Barbados Diary #1: Tamarind and Beginnings

03/02/2014Tom
Palm Trees and Christmas Trees, Together in the Bajan December

It was very unusual to discover Barbados through a greeting of Christmas lights. For as long as I can remember luminous snowmen and waving Santas paved the way for English sleet and black ice, not rum punch and embarrassingly colourful shorts. It was my first time in the Caribbean, let alone Barbados, so this familial, yet alluringly otherworldly welcome left my curiosity all the more untamed.

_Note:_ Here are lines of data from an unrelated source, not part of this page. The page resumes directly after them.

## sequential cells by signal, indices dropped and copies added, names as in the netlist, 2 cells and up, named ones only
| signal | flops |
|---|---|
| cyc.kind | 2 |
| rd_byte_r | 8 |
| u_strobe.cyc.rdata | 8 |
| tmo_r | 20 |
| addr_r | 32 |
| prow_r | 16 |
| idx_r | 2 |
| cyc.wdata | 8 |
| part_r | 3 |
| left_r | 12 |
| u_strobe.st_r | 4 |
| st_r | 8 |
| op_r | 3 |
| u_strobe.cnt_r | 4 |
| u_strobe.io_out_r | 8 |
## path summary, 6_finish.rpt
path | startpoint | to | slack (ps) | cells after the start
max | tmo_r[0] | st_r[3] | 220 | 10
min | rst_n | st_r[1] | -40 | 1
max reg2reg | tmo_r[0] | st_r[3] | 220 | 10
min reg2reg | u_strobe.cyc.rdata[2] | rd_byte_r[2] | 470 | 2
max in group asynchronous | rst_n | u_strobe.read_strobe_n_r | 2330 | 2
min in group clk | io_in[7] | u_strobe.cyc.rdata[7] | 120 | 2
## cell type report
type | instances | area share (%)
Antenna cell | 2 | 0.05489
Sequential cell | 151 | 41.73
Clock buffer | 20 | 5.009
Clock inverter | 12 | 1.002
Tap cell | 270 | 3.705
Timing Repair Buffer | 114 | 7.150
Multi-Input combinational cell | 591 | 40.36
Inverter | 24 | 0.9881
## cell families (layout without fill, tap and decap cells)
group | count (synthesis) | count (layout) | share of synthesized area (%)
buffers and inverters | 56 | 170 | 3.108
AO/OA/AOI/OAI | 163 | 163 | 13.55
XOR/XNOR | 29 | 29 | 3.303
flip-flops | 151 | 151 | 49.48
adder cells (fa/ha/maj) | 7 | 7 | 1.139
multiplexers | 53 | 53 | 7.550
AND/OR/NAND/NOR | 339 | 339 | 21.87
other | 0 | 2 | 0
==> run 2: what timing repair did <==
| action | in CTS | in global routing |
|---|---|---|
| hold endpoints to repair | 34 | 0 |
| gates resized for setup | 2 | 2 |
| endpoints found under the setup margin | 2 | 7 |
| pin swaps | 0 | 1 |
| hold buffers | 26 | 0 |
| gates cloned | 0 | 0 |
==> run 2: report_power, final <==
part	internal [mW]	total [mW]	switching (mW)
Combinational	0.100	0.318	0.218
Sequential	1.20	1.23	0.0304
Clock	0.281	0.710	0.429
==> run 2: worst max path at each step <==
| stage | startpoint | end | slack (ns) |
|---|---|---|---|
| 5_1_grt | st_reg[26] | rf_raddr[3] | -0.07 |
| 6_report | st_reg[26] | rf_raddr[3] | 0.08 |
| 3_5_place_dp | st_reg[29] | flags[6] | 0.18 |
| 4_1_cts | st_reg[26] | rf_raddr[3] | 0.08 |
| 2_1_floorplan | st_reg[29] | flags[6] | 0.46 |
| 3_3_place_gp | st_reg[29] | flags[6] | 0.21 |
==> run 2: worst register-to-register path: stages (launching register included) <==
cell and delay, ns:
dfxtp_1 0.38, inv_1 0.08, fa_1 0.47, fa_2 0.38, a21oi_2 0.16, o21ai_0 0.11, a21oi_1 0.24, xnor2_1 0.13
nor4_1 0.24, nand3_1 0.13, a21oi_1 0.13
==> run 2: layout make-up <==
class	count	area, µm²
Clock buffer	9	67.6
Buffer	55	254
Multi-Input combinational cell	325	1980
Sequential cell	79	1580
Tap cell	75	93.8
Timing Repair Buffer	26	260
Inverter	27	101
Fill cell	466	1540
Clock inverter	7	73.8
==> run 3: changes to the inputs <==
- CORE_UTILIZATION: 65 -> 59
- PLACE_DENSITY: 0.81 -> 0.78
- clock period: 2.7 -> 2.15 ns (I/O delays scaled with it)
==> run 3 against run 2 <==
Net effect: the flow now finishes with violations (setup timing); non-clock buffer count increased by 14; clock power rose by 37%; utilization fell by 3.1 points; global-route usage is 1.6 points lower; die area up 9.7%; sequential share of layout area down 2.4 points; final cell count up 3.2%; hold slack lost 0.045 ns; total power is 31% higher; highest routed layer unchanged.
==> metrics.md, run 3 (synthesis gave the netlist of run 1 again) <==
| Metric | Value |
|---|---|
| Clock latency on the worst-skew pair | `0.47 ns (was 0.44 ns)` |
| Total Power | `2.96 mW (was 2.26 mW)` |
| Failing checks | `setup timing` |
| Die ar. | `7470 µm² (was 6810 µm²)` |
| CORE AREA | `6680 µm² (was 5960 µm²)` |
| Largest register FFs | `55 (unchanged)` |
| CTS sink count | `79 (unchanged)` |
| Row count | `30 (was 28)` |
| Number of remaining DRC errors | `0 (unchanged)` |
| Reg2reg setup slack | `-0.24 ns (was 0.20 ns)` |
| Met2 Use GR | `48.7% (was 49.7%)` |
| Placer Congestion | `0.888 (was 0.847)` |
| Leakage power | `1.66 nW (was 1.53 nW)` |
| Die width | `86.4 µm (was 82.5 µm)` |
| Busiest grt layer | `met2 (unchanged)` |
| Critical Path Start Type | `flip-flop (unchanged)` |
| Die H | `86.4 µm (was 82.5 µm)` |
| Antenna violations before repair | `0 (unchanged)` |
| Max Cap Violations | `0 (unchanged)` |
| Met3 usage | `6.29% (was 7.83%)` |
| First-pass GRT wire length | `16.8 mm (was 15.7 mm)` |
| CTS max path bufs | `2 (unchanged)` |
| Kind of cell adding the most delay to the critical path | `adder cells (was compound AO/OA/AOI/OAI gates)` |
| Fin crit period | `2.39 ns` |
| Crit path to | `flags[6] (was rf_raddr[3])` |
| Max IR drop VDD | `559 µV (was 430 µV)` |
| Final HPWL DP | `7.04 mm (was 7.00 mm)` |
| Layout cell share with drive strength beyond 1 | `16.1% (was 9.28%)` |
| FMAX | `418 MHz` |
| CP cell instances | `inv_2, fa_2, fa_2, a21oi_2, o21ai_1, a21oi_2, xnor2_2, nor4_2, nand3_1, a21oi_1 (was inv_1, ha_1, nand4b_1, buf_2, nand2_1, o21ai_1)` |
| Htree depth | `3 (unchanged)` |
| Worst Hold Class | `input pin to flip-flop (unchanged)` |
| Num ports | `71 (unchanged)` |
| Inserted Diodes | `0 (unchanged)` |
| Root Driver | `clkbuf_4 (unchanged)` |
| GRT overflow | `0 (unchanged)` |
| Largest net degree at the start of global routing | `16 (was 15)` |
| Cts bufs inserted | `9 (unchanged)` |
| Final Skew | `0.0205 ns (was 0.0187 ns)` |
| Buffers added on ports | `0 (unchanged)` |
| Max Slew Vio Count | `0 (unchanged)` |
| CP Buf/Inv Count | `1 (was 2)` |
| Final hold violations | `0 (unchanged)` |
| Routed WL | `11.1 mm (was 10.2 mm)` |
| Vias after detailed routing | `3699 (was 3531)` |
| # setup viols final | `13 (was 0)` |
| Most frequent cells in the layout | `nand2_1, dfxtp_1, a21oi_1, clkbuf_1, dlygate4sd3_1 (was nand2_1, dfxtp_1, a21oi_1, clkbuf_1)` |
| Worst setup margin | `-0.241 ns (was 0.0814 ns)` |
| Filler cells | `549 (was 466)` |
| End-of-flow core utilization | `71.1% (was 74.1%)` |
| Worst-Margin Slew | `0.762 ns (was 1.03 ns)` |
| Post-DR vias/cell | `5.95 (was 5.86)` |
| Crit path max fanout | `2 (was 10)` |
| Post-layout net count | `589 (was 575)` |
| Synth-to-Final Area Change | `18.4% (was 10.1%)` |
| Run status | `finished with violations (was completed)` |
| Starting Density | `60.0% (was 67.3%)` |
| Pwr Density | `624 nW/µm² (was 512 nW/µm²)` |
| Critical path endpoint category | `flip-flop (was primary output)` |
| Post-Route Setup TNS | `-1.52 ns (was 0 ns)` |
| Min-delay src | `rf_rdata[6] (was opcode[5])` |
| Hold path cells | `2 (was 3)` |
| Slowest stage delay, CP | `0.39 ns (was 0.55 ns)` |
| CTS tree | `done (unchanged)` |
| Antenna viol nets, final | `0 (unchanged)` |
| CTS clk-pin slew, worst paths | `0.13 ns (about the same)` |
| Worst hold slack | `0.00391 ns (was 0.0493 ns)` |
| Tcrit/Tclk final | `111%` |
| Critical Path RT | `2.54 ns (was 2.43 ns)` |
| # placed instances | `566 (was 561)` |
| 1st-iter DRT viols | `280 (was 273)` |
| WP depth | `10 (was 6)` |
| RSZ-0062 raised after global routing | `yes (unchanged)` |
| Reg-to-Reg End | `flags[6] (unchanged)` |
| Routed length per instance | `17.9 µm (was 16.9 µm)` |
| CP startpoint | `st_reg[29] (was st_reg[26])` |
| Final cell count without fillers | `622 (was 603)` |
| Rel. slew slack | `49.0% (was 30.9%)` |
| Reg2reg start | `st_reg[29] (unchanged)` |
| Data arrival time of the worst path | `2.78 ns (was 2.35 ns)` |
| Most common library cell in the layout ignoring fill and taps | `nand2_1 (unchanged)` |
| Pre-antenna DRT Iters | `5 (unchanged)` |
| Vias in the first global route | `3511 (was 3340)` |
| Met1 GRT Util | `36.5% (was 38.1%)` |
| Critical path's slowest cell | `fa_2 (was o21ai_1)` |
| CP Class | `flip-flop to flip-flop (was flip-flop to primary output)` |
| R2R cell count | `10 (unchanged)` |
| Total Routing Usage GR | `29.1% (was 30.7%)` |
==> config.mk <==
export PLATFORM = sky130hd
export DESIGN_NAME = pcicfg_target
export DESIGN_NICKNAME = d
export VERILOG_FILES = /design/src/verilog/pcicfg_pkg.sv /design/src/verilog/pcicfg_target.sv
export SDC_FILE = /design/constraint.sdc
export NUM_CORES = 1
export LEC_CHECK = 0
export BUFFER_PORTS_ARGS = -buffer_cell sky130_fd_sc_hd__clkbuf_2
export CORE_MARGIN = 1
export CORE_UTILIZATION = 55
export CTS_CLUSTER_SIZE = 10
export DETAILED_ROUTE_END_ITERATION = 7
export HOLD_SLACK_MARGIN = 0.08
export PLACE_DENSITY = 0.78
export REMOVE_ABC_BUFFERS = 1
export SLEW_MARGIN = 20
export SYNTH_ARGS = -nofsm -noshare
export SYNTH_HDL_FRONTEND = slang
export SYNTH_SLANG_ARGS = --single-unit
==> constraint.sdc <==
create_clock -name sys_clk -period 3.1 [get_ports sys_clk]
set_input_delay 0.775 -clock sys_clk [delete_from_list [all_inputs] [get_ports sys_clk]]
set_output_delay 0.775 -clock sys_clk [all_outputs]
set_load 0.02 [all_outputs]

10 of us set out to Barbados in partnership with Elegant Hotels, aiming to gather a bounty of first-hand knowledge about the island, its hotels, and the adventures found within, with a view to providing a more informed, more inspiring service to our customers. When we landed the sky was already darkening, and I could not have predicted how this first night – supposedly just the precursor to the rest of our stay – would have had such a profound impact on my perception of the island.

Our First Bajan Sunset

Our first place to call home was Tamarind, and as far as first impressions go this one is up there with the best of them. Light-clad palms and a Christmas tree furnished with neat bows led our eyes straight down their open-ended lobby, which in the twilight hours seemed to meld seamlessly into the ocean that lay on Tamarind‘s doorstep.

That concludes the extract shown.